Stored dataset items:

□ □ □ □ □

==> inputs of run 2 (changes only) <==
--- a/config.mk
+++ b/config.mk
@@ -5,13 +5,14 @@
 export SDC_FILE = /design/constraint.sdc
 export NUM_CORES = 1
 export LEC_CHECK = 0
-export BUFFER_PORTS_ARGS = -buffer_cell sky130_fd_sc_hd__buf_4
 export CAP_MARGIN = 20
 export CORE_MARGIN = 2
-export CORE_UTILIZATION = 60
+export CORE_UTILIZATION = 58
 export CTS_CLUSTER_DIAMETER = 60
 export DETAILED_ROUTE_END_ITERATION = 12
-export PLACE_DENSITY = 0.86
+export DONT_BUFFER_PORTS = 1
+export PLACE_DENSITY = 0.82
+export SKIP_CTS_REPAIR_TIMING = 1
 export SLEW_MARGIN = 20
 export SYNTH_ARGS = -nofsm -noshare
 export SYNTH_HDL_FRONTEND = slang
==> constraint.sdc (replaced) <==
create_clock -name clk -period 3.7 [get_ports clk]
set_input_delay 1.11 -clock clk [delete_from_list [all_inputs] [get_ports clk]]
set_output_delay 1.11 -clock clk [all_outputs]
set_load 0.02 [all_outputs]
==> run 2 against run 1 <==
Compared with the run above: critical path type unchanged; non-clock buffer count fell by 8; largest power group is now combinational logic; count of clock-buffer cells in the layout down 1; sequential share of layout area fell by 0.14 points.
### src/rtl/sia_pkg.sv
package sia_pkg;

    localparam int COORD_W     = 24;
    localparam int VEL_W       = 32;
    localparam int CFG_W       = 17;
    localparam int LEN_W       = 5;
    localparam int CFG_IDX_W   = 2;
    localparam int QUEUE_DEPTH = 2;

    localparam logic [CFG_W-1:0] Q16_ONE        = 17'h10000;
    localparam logic [CFG_W-1:0] MASS_RECIP_RST = 17'd16384;
    localparam logic [CFG_W-1:0] DRAG_KEEP_RST  = 17'd58982;
    localparam logic [LEN_W-1:0] WINDOW_LEN_RST = 5'd8;

    localparam logic [CFG_IDX_W-1:0] CFG_MASS_RECIP = 2'd0;
    localparam logic [CFG_IDX_W-1:0] CFG_DRAG_KEEP  = 2'd1;
    localparam logic [CFG_IDX_W-1:0] CFG_WINDOW_LEN = 2'd2;

    localparam logic REQ_START = 1'b0;

    typedef logic signed [COORD_W-1:0] sia_coord_t;

    typedef enum logic {
        CMD_START,
        CMD_POINT
    } sia_cmd_t;

    typedef struct packed {
        logic       req_type;
        sia_coord_t pt_x;
        sia_coord_t pt_y;
    } sia_in_t;

    typedef struct packed {
        sia_coord_t out_x;
        sia_coord_t out_y;
    } sia_out_t;

    typedef struct packed {
        sia_cmd_t   cmd;
        sia_coord_t pt_x;
        sia_coord_t pt_y;
    } sia_item_t;

    // effective (already limited to 1.0) gains
    typedef struct packed {
        logic [CFG_W-1:0] mass_recip;
        logic [CFG_W-1:0] drag_keep;
    } sia_cfg_t;

    typedef enum logic [3:0] {
        ST_IDLE,
        ST_MUL_A,
        ST_ADD_V,
        ST_MUL_K,
        ST_UPD,
        ST_EVICT_CHK,
        ST_EVICT_SUB,
        ST_PUSH,
        ST_DIV_SETUP,
        ST_DIV,
        ST_DONE
    } sia_state_t;

endpackage

### src/rtl/sia_front.sv
module sia_front
    import sia_pkg::*;
#(
    parameter int WINDOW_MAX = 16
) (
    input  logic                               clk,
    input  logic                               rst_n,
    input  logic                               cfg_wr_en,
    input  logic [CFG_IDX_W-1:0]               cfg_index,
    input  logic [CFG_W-1:0]                   cfg_data,
    input  logic                               in_valid,
    output logic                               in_ready,
    input  sia_in_t                            in_data,
    output logic                               push_valid,
    input  logic                               push_ready,
    output sia_item_t                          push_item,
    output sia_cfg_t                           cfg,
    output logic [$clog2(WINDOW_MAX + 1)-1:0]  win_len
);

    localparam int CNT_W = $clog2(WINDOW_MAX + 1);

    logic [CFG_W-1:0] mass_recip_reg;
    logic [CFG_W-1:0] drag_keep_reg;
    logic [LEN_W-1:0] window_len_reg;

    always_ff @(posedge clk or negedge rst_n)
    begin
        if (!rst_n)
        begin
            mass_recip_reg <= MASS_RECIP_RST;
            drag_keep_reg  <= DRAG_KEEP_RST;
            window_len_reg <= WINDOW_LEN_RST;
        end
        else if (cfg_wr_en)
        begin
            case (cfg_index)
                CFG_MASS_RECIP: mass_recip_reg <= cfg_data;
                CFG_DRAG_KEEP:  drag_keep_reg  <= cfg_data;
                CFG_WINDOW_LEN: window_len_reg <= cfg_data[LEN_W-1:0];
                default:        ;
            endcase
        end
    end

    // gains above one act as one, window length limited to 1..WINDOW_MAX
    always_comb
    begin
        cfg.mass_recip = (mass_recip_reg > Q16_ONE) ? Q16_ONE : mass_recip_reg;
        cfg.drag_keep  = (drag_keep_reg > Q16_ONE) ? Q16_ONE : drag_keep_reg;
        if (window_len_reg == '0)
        begin
            win_len = CNT_W'(1);
        end
        else if (int'(window_len_reg) > WINDOW_MAX)
        begin
            win_len = CNT_W'(WINDOW_MAX);
        end
        else
        begin
            win_len = CNT_W'(window_len_reg);
        end
    end

    always_comb
    begin
        push_item.cmd  = (in_data.req_type == REQ_START) ? CMD_START : CMD_POINT;
        push_item.pt_x = in_data.pt_x;
        push_item.pt_y = in_data.pt_y;
    end

    assign push_valid = in_valid;
    assign in_ready   = push_ready;

endmodule
File: src/rtl/sia_pkg.sv
package sia_pkg;

    localparam int COORD_W     = 24;
    localparam int VEL_W       = 32;
    localparam int CFG_W       = 17;
    localparam int LEN_W       = 5;
    localparam int CFG_IDX_W   = 2;
    localparam int QUEUE_DEPTH = 2;

    localparam logic [CFG_W-1:0] Q16_ONE        = 17'h10000;
    localparam logic [CFG_W-1:0] MASS_RECIP_RST = 17'd16384;
    localparam logic [CFG_W-1:0] DRAG_KEEP_RST  = 17'd58982;
    localparam logic [LEN_W-1:0] WINDOW_LEN_RST = 5'd8;

    localparam logic [CFG_IDX_W-1:0] CFG_MASS_RECIP = 2'd0;
    localparam logic [CFG_IDX_W-1:0] CFG_DRAG_KEEP  = 2'd1;
    localparam logic [CFG_IDX_W-1:0] CFG_WINDOW_LEN = 2'd2;

    localparam logic REQ_START = 1'b0;

    typedef logic signed [COORD_W-1:0] sia_coord_t;

    typedef enum logic {
        CMD_START,
        CMD_POINT
    } sia_cmd_t;

    typedef struct packed {
        logic       req_type;
        sia_coord_t pt_x;
        sia_coord_t pt_y;
    } sia_in_t;

    typedef struct packed {
        sia_coord_t out_x;
        sia_coord_t out_y;
    } sia_out_t;

    typedef struct packed {
        sia_cmd_t   cmd;
        sia_coord_t pt_x;
        sia_coord_t pt_y;
    } sia_item_t;

    // effective (already limited to 1.0) gains
    typedef struct packed {
        logic [CFG_W-1:0] mass_recip;
        logic [CFG_W-1:0] drag_keep;
    } sia_cfg_t;

    typedef enum logic [3:0] {
        ST_IDLE,
        ST_MUL_A,
        ST_ADD_V,
        ST_MUL_K,
        ST_UPD,
        ST_EVICT_CHK,
        ST_EVICT_SUB,
        ST_PUSH,
        ST_DIV_SETUP,
        ST_DIV,
        ST_DONE
    } sia_state_t;

endpackage

File: src/rtl/sia_fifo.sv
module sia_fifo
    import sia_pkg::*;
(
    input  logic      clk,
    input  logic      rst_n,
    input  logic      push_valid,
    output logic      push_ready,
    input  sia_item_t push_item,
    output logic      pop_valid,
    input  logic      pop_ready,
    output sia_item_t pop_item
);

    localparam int PTR_W = (QUEUE_DEPTH > 1) ? $clog2(QUEUE_DEPTH) : 1;
    localparam int CNT_W = $clog2(QUEUE_DEPTH + 1);

    sia_item_t        mem_reg [QUEUE_DEPTH];
    logic [PTR_W-1:0] wr_ptr_reg;
    logic [PTR_W-1:0] rd_ptr_reg;
    logic [CNT_W-1:0] count_reg;
    logic             push;
    logic             pop;

    assign push_ready = (count_reg != CNT_W'(QUEUE_DEPTH));
    assign pop_valid  = (count_reg != '0);
    assign pop_item   = mem_reg[rd_ptr_reg];
    assign push       = push_valid && push_ready;
    assign pop        = pop_valid && pop_ready;

    always_ff @(posedge clk or negedge rst_n)
    begin
        if (!rst_n)
        begin
            wr_ptr_reg <= '0;
            rd_ptr_reg <= '0;
            count_reg  <= '0;
        end
        else
        begin
            if (push)
            begin
                wr_ptr_reg <= (wr_ptr_reg == PTR_W'(QUEUE_DEPTH - 1)) ? '0 : wr_ptr_reg + 1'b1;
            end
            if (pop)
            begin
                rd_ptr_reg <= (rd_ptr_reg == PTR_W'(QUEUE_DEPTH - 1)) ? '0 : rd_ptr_reg + 1'b1;
            end
            if (push && !pop)
            begin
                count_reg <= count_reg + 1'b1;
            end
            else if (pop && !push)
            begin
                count_reg <= count_reg - 1'b1;
            end
        end
    end

    always_ff @(posedge clk)
    begin
        if (push)
        begin
            mem_reg[wr_ptr_reg] <= push_item;
        end
    end

    a_count_bound: assert property (@(posedge clk) disable iff (!rst_n)
        count_reg <= CNT_W'(QUEUE_DEPTH))
        else $error("queue count beyond depth");

endmodule

File: config.mk
export PLATFORM = sky130hd
export DESIGN_NAME = sia_fifo
export DESIGN_NICKNAME = d
export VERILOG_FILES = /design/src/rtl/sia_pkg.sv /design/src/rtl/sia_fifo.sv
export SDC_FILE = /design/constraint.sdc
export NUM_CORES = 1
export LEC_CHECK = 0
export BUFFER_PORTS_ARGS = -buffer_cell sky130_fd_sc_hd__buf_2
export CAP_MARGIN = 10
export CORE_ASPECT_RATIO = 0.8
export CORE_MARGIN = 1.5
export CORE_UTILIZATION = 25
export CTS_CLUSTER_DIAMETER = 80
export DETAILED_ROUTE_END_ITERATION = 12
export PLACE_DENSITY = 0.53
export SLEW_MARGIN = 20
export SYNTH_ARGS = -nofsm -noshare
export SYNTH_HDL_FRONTEND = slang
export SYNTH_SLANG_ARGS = --single-unit
File: constraint.sdc
create_clock -name clk -period 3.2 [get_ports clk]
set_input_delay 0.32 -clock clk [delete_from_list [all_inputs] [get_ports clk]]
set_output_delay 0.32 -clock clk [all_outputs]
set_load 0.1 [all_outputs]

□ □ □ □ □

## Task instructions
Begin with the first line of the records and finish with the line containing "-export PLACE_DENSITY = 0.86". Reproduce those lines exactly, both ends included, and nothing else.

## Worked solution
==> inputs of run 2 (changes only) <==
--- a/config.mk
+++ b/config.mk
@@ -5,13 +5,14 @@
 export SDC_FILE = /design/constraint.sdc
 export NUM_CORES = 1
 export LEC_CHECK = 0
-export BUFFER_PORTS_ARGS = -buffer_cell sky130_fd_sc_hd__buf_4
 export CAP_MARGIN = 20
 export CORE_MARGIN = 2
-export CORE_UTILIZATION = 60
+export CORE_UTILIZATION = 58
 export CTS_CLUSTER_DIAMETER = 60
 export DETAILED_ROUTE_END_ITERATION = 12
-export PLACE_DENSITY = 0.86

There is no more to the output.